Besides not being able to play with his kids, he’s had to learn to exercise patience — not one of his strong suits.

“The hardest thing, as I’ve said, is not to do too much with my kids,” said Woods.  “That’s been probably the most difficult and challenging part because they’re very active and like playing sports and so do I.  That competitive part of me wants to get out there and wants to be out there with them.  I’ve had to sit down and play catch with Charlie sometimes just sitting on the couch and get a little mitt and play catch that way.  I’d like to get out there and throw with him, but I just can’t do it yet.”

The last time Woods played golf was the final round of the WGC-Cadillac Championship, where he shot a closing six-over 78 (clearly in pain). A day prior, he had fired a six-under 66 to jump into contention. In four starts this season, finishing 25th at Doral was his best showing.

“The time right before the surgery, I really couldn’t do much,” said Tiger.  “Getting out of bed was a task, and forget about playing golf at the highest level.  I couldn’t get out of bed.  So yeah, I was certainly doubtful at that point.

“What was I going to feel like?  Am I going to be pain‑free?  Am I actually going to be able to do this again where I can get out of bed and go out there and play with my kids and play golf?  All those things are up in the air.  But after I had the procedure, it was immediate relief, and it’s just a matter of getting through that pain part.  It wasn’t the shocking pain or debilitating pain, it was just pain from the surgery, from the incision, but it wasn’t like it was right before.  That was no bueno.”

Once again, he has no clue when he can start swinging at full force. THE IMMEDIATE FUTURE IS BLEAK!

“I know that once I get to a point where I can start playing and start ramping things up is generally when I start getting antsy about getting out here and competing, but post‑surgery I’m really not because I know I just can’t do it,” said Tiger.  “But as I said, once I start ramping it up and just getting out there where I can start playing holes and start playing 36 holes a day, those type of things is when I get very antsy and want to get out there and compete.  But until then, until I get to that point, I really don’t feel that bad watching golf because I just know I can’t do it at that level.”

So, when will he be able to do that? He doesn’t know. Duh.

“I don’t know when I come back and start ramping it up how far am I away from being explosive,” said Woods. “Do I still have that capability of hitting the ball like that?  But once I start feeling like that, I don’t think it would take more than a couple weeks to where I can get out there and feel like I can compete.

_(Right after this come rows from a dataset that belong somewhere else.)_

File: src/rtl/pts_defines.svh
// constants for the processor trap sequencer
`ifndef PTS_DEFINES_SVH
`define PTS_DEFINES_SVH
`define PTS_VEC_BUS_ERR 16'h0004
`define PTS_VEC_RESERVED 16'h0008
`define PTS_VEC_TRACE 16'h000C
`define PTS_VEC_IOT 16'h0010
`define PTS_VEC_POWER 16'h0014
`define PTS_VEC_EMT 16'h0018
`define PTS_VEC_TRAP 16'h001C
`define PTS_VEC_PARITY 16'h0072
`define PTS_VEC_MMU 16'h00A8
`define PTS_VEC_FPU 16'h00A4
`define PTS_CLK_NS 100
`define PTS_PF_RUN_NS 2000000
`define PTS_PF_RUN_CYC ((`PTS_PF_RUN_NS + `PTS_CLK_NS - 1) / `PTS_CLK_NS)
`define PTS_TIMEOUT_CYC 100
`define PTS_NSRC 12
`endif

File: src/rtl/pts_pkg.sv
// types for the processor trap sequencer
`default_nettype none
package pts_pkg;
  typedef enum logic [2:0] {
    PTS_IDLE = 3'b000,
    PTS_PUSH_PSW = 3'b001,
    PTS_PUSH_PC = 3'b010,
    PTS_READ_PC = 3'b011,
    PTS_READ_PSW = 3'b100,
    PTS_DONE = 3'b101
  } pts_state_t;
endpackage
`default_nettype wire

File: src/rtl/pts_trap_sequencer.sv
// trap sequencer: detects trap causes, pushes pc and status word, loads vectors
// Overview of operation
// - power-fail indication traps through vector 24
// - keep executing at least 2 msec after
// - power restore traps again through vector 24
// - odd-address word access aborts, traps via 4
// - flag time-out when no slave reply
// - bus time-out aborts instruction, traps via 4
// - reserved instruction traps through vector 10
// - push pc and status word, then run
// - other fixed-vector traps also serviced
`include "pts_defines.svh"
`default_nettype none
module pts_trap_sequencer #(
  parameter int PF_RUN_CYC = `PTS_PF_RUN_CYC,
  parameter int TIMEOUT_CYC = `PTS_TIMEOUT_CYC
) (
  // clock and reset
  input wire logic clk,
  input wire logic srst,
  // power monitor
  input wire logic power_fail,
  // core bus cycle
  input wire logic bus_master_sync,
  input wire logic bus_slave_sync,
  input wire logic bus_word_access,
  input wire logic bus_addr_lsb,
  // core trap causes, one-cycle pulses
  input wire logic reserved_instr,
  input wire logic stack_error,
  input wire logic parity_error,
  input wire logic mmu_violation,
  input wire logic fpu_exception,
  input wire logic trace_bit,
  input wire logic io_service_trap_instruction,
  input wire logic emulator_trap_instruction,
  input wire logic trap_instruction,
  // core state and memory port
  input wire logic [15:0] cur_pc,
  input wire logic [15:0] cur_processor_status_word,
  input wire logic [15:0] cur_sp,
  input wire logic [15:0] mem_rdata,
  input wire logic mem_ack,
  output logic mem_req,
  output logic mem_write,
  output logic [15:0] mem_addr,
  output logic [15:0] mem_wdata,
  // results to the core
  output logic abort_instr,
  output logic timeout_flag,
  output logic trap_busy,
  output logic load_state,
  output logic [15:0] new_pc,
  output logic [15:0] new_processor_status_word,
  output logic [15:0] new_sp,
  output logic pf_window
);
  localparam int NS = `PTS_NSRC;
  pts_pkg::pts_state_t state, next_state;
  logic [NS-1:0] pend;
  logic [NS-1:0] grant;
  logic [15:0] vec;
  logic [15:0] sp;
  logic pf_q;
  logic [$clog2(TIMEOUT_CYC+1)-1:0] to_cnt;
  logic [$clog2(PF_RUN_CYC+1)-1:0] pf_cnt;
  // source order is priority order, bit 0 highest
  wire logic odd_err = bus_master_sync & bus_word_access & bus_addr_lsb;
  wire logic to_err = bus_master_sync & ~bus_slave_sync
    & (to_cnt == ($bits(to_cnt))'(TIMEOUT_CYC - 1));
  wire logic pf_edge = power_fail ^ pf_q;
  wire logic [NS-1:0] raise = {trap_instruction, emulator_trap_instruction,
    io_service_trap_instruction, trace_bit, fpu_exception, mmu_violation,
    reserved_instr, parity_error, stack_error, pf_edge, to_err, odd_err};
  localparam logic [15:0] VEC_TAB [NS] = '{`PTS_VEC_BUS_ERR, `PTS_VEC_BUS_ERR,
    `PTS_VEC_POWER, `PTS_VEC_BUS_ERR, `PTS_VEC_PARITY, `PTS_VEC_RESERVED,
    `PTS_VEC_MMU, `PTS_VEC_FPU, `PTS_VEC_TRACE, `PTS_VEC_IOT,
    `PTS_VEC_EMT, `PTS_VEC_TRAP};
  wire logic take = (state == pts_pkg::PTS_IDLE) & (|pend);
  wire logic step = mem_req & mem_ack;
  genvar g;
  generate
    for (g = 0; g < NS; g++) begin : g_pri
      if (g == 0) begin : g_top
        assign grant[g] = pend[g];
      end else begin : g_rest
        assign grant[g] = pend[g] & ~(|pend[g-1:0]);
      end
    end
  endgenerate
  always_comb begin
    vec = 16'h0000;
    for (int i = 0; i < NS; i++) begin
      if (grant[i]) begin
        vec = VEC_TAB[i];
      end
    end
  end
  always_comb begin
    next_state = state;
    unique case (state)
      pts_pkg::PTS_IDLE: if (take) next_state = pts_pkg::PTS_PUSH_PSW;
      pts_pkg::PTS_PUSH_PSW: if (step) next_state = pts_pkg::PTS_PUSH_PC;
      pts_pkg::PTS_PUSH_PC: if (step) next_state = pts_pkg::PTS_READ_PC;
      pts_pkg::PTS_READ_PC: if (step) next_state = pts_pkg::PTS_READ_PSW;
      pts_pkg::PTS_READ_PSW: if (step) next_state = pts_pkg::PTS_DONE;
      pts_pkg::PTS_DONE: next_state = pts_pkg::PTS_IDLE;
      default: next_state = pts_pkg::PTS_IDLE;
    endcase
  end
  // a new cause landing in the cycle its bit is cleared stays pending
  always_ff @(posedge clk) begin
    if (srst) begin
      pend <= '0;
    end else begin
      pend <= (pend & ~(take ? grant : '0)) | raise;
    end
  end
  always_ff @(posedge clk) begin
    if (srst) begin
      to_cnt <= '0;
    end else if (bus_master_sync & ~bus_slave_sync & ~to_err) begin
      to_cnt <= to_cnt + 1'b1;
    end else begin
      to_cnt <= '0;
    end
  end
  always_ff @(posedge clk) begin
    if (srst) begin
      pf_q <= 1'b0;
      pf_cnt <= '0;
      pf_window <= 1'b0;
    end else begin
      pf_q <= power_fail;
      // the core is never halted by this block during the save window
      if (power_fail & ~pf_q) begin
        pf_cnt <= ($bits(pf_cnt))'(PF_RUN_CYC);
        pf_window <= 1'b1;
      end else if (pf_cnt != '0) begin
        pf_cnt <= pf_cnt - 1'b1;
        pf_window <= (pf_cnt != ($bits(pf_cnt))'(1));
      end
    end
  end
  always_ff @(posedge clk) begin
    if (srst) begin
      state <= pts_pkg::PTS_IDLE;
      abort_instr <= 1'b0;
      timeout_flag <= 1'b0;
      trap_busy <= 1'b0;
      load_state <= 1'b0;
      mem_req <= 1'b0;
      mem_write <= 1'b0;
      mem_addr <= 16'h0000;
      mem_wdata <= 16'h0000;
      new_pc <= 16'h0000;
      new_processor_status_word <= 16'h0000;
      new_sp <= 16'h0000;
      sp <= 16'h0000;
    end else begin
      state <= next_state;
      abort_instr <= odd_err | to_err;
      timeout_flag <= to_err;
      trap_busy <= (next_state != pts_pkg::PTS_IDLE);
      load_state <= (state == pts_pkg::PTS_DONE);
      mem_req <= 1'b0;
      unique case (state)
        pts_pkg::PTS_IDLE: if (take) begin
          sp <= cur_sp - 16'h0002;
          mem_req <= 1'b1;
          mem_write <= 1'b1;
          mem_addr <= cur_sp - 16'h0002;
          mem_wdata <= cur_processor_status_word;
          new_pc <= vec;
        end
        pts_pkg::PTS_PUSH_PSW: begin
          mem_req <= ~step;
          if (step) begin
            sp <= sp - 16'h0002;
            mem_req <= 1'b1;
            mem_addr <= sp - 16'h0002;
            mem_wdata <= cur_pc;
          end
        end
        pts_pkg::PTS_PUSH_PC: begin
          mem_req <= 1'b1;
          if (step) begin
            mem_write <= 1'b0;
            mem_addr <= new_pc;
          end
        end
        pts_pkg::PTS_READ_PC: begin
          mem_req <= 1'b1;
          if (step) begin
            mem_addr <= mem_addr + 16'h0002;
            new_pc <= mem_rdata;
          end
        end
        pts_pkg::PTS_READ_PSW: begin
          mem_req <= ~step;
          if (step) begin
            new_processor_status_word <= mem_rdata;
            new_sp <= sp;
          end
        end
        pts_pkg::PTS_DONE: mem_req <= 1'b0;
        default: mem_req <= 1'b0;
      endcase
    end
  end
  a_odd_abort: assert property (@(posedge clk) disable iff (srst)
    odd_err |=> abort_instr) else $error("odd access not aborted");
  a_timeout_abort: assert property (@(posedge clk) disable iff (srst)
    to_err |=> abort_instr && timeout_flag) else $error("time-out missed");
  a_pf_pending: assert property (@(posedge clk) disable iff (srst)
    pf_edge |=> pend[2]) else $error("power event lost");
  a_pf_window: assert property (@(posedge clk) disable iff (srst)
    (power_fail && !pf_q) |=> pf_window [*8]) else $error("save window short");
  a_restore_trap: assert property (@(posedge clk) disable iff (srst)
    (!power_fail && pf_q) |=> pend[2]) else $error("restore trap lost");
  a_reserved_vec: assert property (@(posedge clk) disable iff (srst)
    (take && grant[5]) |=> new_pc == `PTS_VEC_RESERVED) else $error("bad vector");
  a_push_first: assert property (@(posedge clk) disable iff (srst)
    take |=> mem_req && mem_write) else $error("no push after trap");
  a_one_grant: assert property (@(posedge clk) disable iff (srst)
    $onehot0(grant)) else $error("more than one grant");
  a_load_between: assert property (@(posedge clk) disable iff (srst)
    load_state |-> !trap_busy) else $error("next trap began before vector load");
  a_psw_addr: assert property (@(posedge clk) disable iff (srst)
    (state == pts_pkg::PTS_READ_PC && step) |=> mem_addr == $past(mem_addr) + 16'h0002)
    else $error("psw not at vector+2");
  a_bus_trap: assert property (@(posedge clk) disable iff (srst)
    (take && grant[0]) |=> new_pc == `PTS_VEC_BUS_ERR) else $error("bus vector");
  c_power: cover property (@(posedge clk) take && grant[2]);
  c_timeout: cover property (@(posedge clk) to_err);
  c_full_trap: cover property (@(posedge clk) load_state);
endmodule
`default_nettype wire
===== src/design/reset_wake_pkg.sv =====
// constants for the reset and wake-up register initialisation block
// Notes on behaviour
// - three event classes, each with own initial values
// - interrupt wake with enable set pushes PC
// - interrupt wake with enable loads priority vector
// - every wake-up sets a recorded source flag
// - port bits 6,7 live only when oscillator frees
// - unimplemented bit positions always read zero
package reset_wake_pkg;
  localparam int PC_W = 21;
  localparam int SP_W = 5;
  localparam logic [PC_W-1:0] RESET_VECTOR = 21'h000000;
  localparam logic [PC_W-1:0] HIGH_VECTOR = 21'h000008;
  localparam logic [PC_W-1:0] LOW_VECTOR = 21'h000018;
  localparam logic [SP_W-1:0] SP_RESET = 5'h00;
  localparam logic [SP_W-1:0] SP_LAST = 5'h1f;
  localparam logic [7:0] PORT_LOW_MASK = 8'h3f;
  localparam logic [7:0] PORT_RESET = 8'h00;
  localparam logic [7:0] DIR_RESET = 8'hff;
  localparam logic [2:0] FLAG_RESET = 3'h0;
  localparam int FLAG_WDT = 0;
  localparam int FLAG_HIGH = 1;
  localparam int FLAG_LOW = 2;
  typedef enum logic [1:0] {
    EV_NONE, EV_COLD, EV_WARM, EV_WAKE
  } event_class_t;
endpackage : reset_wake_pkg
===== src/rtl/slml_pin_sync.sv =====
// three-stage synchroniser with agreement filter for a group of pins.
// assumes pins are asynchronous to clk; output changes only once the second
// and third stage agree, so a single metastable sample never reaches logic.
`timescale 1ns/1ns
module slml_pin_sync #(
  parameter int W = 8,
  parameter logic [W-1:0] IDLE = '0
) (
  input  wire logic         clk,
  input  wire logic         rst_n,
  input  wire logic [W-1:0] pinIn,
  output logic      [W-1:0] pinLevel
);

  // all state of the synchroniser
  typedef struct packed {
    logic [W-1:0] s1;     // first stage, read only by s2
    logic [W-1:0] s2;
    logic [W-1:0] s3;
    logic [W-1:0] filt;   // agreed level
  } slml_sync_state_type;

  slml_sync_state_type r_q;
  slml_sync_state_type r_d;
  logic [W-1:0]        agreed;

  // per-bit agreement: keep the old level while stages disagree
  genvar gi;
  generate
    for (gi = 0; gi < W; gi++) begin : g_filt
      assign agreed[gi] = (r_q.s2[gi] == r_q.s3[gi]) ? r_q.s3[gi] : r_q.filt[gi];
    end
  endgenerate

  // next state of the shift chain
  always_comb begin
    r_d      = r_q;
    r_d.s1   = pinIn;
    r_d.s2   = r_q.s1;
    r_d.s3   = r_q.s2;
    r_d.filt = agreed;
  end

  // registers start at the idle pin levels
  always_ff @(posedge clk or negedge rst_n) begin
    if (!rst_n) begin
      r_q <= {IDLE, IDLE, IDLE, IDLE};
    end else begin
      r_q <= r_d;
    end
  end

  assign pinLevel = r_q.filt;

endmodule : slml_pin_sync
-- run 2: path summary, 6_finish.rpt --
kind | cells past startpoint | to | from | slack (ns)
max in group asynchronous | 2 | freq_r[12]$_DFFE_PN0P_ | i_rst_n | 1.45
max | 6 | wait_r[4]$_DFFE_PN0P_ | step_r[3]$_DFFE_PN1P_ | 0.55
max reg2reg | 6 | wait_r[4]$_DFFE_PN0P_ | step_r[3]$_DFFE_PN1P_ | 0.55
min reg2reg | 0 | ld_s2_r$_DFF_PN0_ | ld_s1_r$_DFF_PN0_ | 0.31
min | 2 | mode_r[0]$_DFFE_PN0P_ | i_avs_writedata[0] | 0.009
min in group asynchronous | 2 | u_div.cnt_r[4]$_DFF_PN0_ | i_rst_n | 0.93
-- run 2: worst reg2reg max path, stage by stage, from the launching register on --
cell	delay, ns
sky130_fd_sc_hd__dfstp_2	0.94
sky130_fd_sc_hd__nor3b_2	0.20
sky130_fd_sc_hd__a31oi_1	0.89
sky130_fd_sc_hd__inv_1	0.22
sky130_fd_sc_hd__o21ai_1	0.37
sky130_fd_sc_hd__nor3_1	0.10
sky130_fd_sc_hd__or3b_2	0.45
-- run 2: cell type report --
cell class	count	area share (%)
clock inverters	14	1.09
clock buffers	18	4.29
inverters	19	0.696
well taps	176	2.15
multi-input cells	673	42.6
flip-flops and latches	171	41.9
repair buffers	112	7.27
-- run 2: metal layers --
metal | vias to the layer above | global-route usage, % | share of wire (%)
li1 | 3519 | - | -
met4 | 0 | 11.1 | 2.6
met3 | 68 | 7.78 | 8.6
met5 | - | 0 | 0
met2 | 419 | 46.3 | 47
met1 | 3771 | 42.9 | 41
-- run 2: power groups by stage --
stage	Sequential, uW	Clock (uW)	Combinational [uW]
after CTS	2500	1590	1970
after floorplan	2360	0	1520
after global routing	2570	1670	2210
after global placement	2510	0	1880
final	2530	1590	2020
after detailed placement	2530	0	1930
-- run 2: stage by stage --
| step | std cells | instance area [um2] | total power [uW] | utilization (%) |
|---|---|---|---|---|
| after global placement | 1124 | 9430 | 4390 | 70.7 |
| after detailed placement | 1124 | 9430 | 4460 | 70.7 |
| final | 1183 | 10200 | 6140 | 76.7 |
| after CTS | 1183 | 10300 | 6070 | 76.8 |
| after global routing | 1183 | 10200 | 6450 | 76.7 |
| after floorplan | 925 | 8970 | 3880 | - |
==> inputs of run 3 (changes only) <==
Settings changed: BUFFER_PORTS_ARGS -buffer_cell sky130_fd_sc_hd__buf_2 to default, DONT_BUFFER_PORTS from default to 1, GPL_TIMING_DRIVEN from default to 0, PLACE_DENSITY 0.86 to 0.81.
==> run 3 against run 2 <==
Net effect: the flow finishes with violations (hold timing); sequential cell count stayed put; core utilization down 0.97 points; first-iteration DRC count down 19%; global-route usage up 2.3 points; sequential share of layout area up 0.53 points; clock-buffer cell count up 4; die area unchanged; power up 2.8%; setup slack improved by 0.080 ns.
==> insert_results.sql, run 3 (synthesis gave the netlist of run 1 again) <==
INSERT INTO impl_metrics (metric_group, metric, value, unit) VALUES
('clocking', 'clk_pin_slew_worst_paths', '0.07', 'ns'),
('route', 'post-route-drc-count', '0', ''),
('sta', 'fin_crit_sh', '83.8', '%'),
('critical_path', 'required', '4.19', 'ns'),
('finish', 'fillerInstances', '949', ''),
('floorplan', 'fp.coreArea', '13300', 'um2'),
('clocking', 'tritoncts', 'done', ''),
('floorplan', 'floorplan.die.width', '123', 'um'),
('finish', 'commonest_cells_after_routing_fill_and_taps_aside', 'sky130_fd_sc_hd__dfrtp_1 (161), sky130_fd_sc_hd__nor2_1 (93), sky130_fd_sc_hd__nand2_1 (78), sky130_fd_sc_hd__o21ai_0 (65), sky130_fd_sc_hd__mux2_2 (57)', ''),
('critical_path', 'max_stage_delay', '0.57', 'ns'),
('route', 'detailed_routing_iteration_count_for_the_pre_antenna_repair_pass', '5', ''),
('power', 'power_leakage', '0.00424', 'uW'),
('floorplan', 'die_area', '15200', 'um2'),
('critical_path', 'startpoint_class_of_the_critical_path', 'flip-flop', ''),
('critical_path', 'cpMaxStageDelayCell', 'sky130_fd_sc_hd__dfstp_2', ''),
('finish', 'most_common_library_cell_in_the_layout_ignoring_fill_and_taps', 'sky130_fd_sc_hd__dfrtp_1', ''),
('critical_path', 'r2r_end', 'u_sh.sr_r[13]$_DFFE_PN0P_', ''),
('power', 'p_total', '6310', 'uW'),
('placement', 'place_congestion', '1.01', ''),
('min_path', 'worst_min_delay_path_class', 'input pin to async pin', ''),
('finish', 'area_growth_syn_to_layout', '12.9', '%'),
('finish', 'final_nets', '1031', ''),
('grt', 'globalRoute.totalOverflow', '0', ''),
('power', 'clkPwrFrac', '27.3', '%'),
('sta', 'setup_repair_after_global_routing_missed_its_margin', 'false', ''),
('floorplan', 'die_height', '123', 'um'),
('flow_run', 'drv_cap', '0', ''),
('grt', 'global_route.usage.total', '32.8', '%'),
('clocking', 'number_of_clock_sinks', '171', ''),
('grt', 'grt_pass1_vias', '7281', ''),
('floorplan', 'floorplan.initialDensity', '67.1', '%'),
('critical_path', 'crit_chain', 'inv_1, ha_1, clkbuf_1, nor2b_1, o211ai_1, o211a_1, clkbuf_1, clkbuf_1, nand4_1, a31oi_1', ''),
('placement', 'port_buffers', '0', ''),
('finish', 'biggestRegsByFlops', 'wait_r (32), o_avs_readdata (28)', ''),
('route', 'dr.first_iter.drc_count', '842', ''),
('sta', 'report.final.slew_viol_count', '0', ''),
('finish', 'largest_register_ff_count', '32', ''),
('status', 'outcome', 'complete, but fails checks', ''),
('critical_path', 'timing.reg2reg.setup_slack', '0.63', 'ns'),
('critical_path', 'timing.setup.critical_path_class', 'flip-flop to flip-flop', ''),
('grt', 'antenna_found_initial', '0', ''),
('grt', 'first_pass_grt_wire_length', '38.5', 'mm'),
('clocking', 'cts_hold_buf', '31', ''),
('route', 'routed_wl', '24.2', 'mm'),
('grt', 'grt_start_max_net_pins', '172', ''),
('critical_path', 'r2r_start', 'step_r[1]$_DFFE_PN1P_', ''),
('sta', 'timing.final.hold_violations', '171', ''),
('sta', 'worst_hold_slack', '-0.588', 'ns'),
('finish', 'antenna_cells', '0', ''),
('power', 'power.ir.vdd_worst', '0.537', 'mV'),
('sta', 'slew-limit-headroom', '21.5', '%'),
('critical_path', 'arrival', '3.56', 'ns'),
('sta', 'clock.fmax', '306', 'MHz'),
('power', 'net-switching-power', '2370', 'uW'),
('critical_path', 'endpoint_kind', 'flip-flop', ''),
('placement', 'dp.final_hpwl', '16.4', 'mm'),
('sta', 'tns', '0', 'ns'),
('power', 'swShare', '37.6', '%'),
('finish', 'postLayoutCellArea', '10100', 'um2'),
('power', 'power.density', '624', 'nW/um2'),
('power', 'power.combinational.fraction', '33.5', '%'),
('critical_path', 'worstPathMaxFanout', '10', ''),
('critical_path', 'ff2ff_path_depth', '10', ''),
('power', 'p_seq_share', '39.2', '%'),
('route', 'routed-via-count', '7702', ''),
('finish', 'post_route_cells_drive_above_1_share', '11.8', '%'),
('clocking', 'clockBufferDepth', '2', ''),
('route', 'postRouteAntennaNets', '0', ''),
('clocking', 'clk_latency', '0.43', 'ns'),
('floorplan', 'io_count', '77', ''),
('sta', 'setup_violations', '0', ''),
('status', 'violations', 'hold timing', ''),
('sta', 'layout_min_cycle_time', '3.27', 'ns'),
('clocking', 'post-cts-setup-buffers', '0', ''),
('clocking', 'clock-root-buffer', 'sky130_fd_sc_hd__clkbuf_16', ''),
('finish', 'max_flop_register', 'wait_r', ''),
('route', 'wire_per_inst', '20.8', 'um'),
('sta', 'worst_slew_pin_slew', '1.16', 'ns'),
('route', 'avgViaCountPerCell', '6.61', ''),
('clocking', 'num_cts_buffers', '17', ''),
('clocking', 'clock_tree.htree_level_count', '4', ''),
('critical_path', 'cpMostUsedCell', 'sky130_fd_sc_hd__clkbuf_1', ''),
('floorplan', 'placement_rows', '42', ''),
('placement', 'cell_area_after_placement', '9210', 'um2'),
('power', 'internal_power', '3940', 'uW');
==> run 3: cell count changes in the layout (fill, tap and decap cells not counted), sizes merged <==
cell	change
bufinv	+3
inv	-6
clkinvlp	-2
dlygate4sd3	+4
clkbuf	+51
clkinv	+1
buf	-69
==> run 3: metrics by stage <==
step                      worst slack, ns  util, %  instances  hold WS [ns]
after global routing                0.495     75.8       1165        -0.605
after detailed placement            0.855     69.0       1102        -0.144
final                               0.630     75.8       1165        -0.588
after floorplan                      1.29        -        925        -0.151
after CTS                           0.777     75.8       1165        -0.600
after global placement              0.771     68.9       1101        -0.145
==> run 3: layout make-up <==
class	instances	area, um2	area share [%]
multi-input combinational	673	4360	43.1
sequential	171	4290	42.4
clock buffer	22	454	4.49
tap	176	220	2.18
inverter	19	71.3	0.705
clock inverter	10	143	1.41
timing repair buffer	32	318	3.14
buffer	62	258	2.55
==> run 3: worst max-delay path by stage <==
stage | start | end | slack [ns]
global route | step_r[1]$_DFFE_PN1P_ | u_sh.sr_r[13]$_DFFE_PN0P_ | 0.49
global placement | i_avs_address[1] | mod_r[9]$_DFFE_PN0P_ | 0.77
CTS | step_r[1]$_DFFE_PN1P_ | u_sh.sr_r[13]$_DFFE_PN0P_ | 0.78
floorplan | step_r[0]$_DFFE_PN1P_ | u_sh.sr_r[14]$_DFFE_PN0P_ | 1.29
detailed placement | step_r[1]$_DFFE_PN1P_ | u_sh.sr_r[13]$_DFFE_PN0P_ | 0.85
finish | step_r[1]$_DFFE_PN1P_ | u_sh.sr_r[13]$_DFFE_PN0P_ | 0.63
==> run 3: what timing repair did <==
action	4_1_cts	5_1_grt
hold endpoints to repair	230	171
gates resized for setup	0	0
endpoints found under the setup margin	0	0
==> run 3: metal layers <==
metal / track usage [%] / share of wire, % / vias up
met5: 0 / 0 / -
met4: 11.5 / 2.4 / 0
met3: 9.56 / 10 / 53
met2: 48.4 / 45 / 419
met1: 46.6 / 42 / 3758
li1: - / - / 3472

“Now, how rusty am I going to be?  The more time you give me, I think the better I’ll be.  But as far as‑‑ the great thing about what I’ve done so far and all my other previous surgeries is that I worked on my short game.  Once I start expanding from there and start competing and playing, if I start spraying it all over the lot and not hitting it that great, at least my short game is solid.  That’s one of the positives to it.”

Well, sounds like there are way more questions than answers. One thing for sure happened on Monday, though. Adam Scott dethroned Woods as the no. 1 player in the world rankings. During this latest stint, Tiger had held the top spot for 60 weeks — since he won the WGC-Cadillac Championship in 2013. He’s been no. 1 for a total of 683 weeks in his storied career.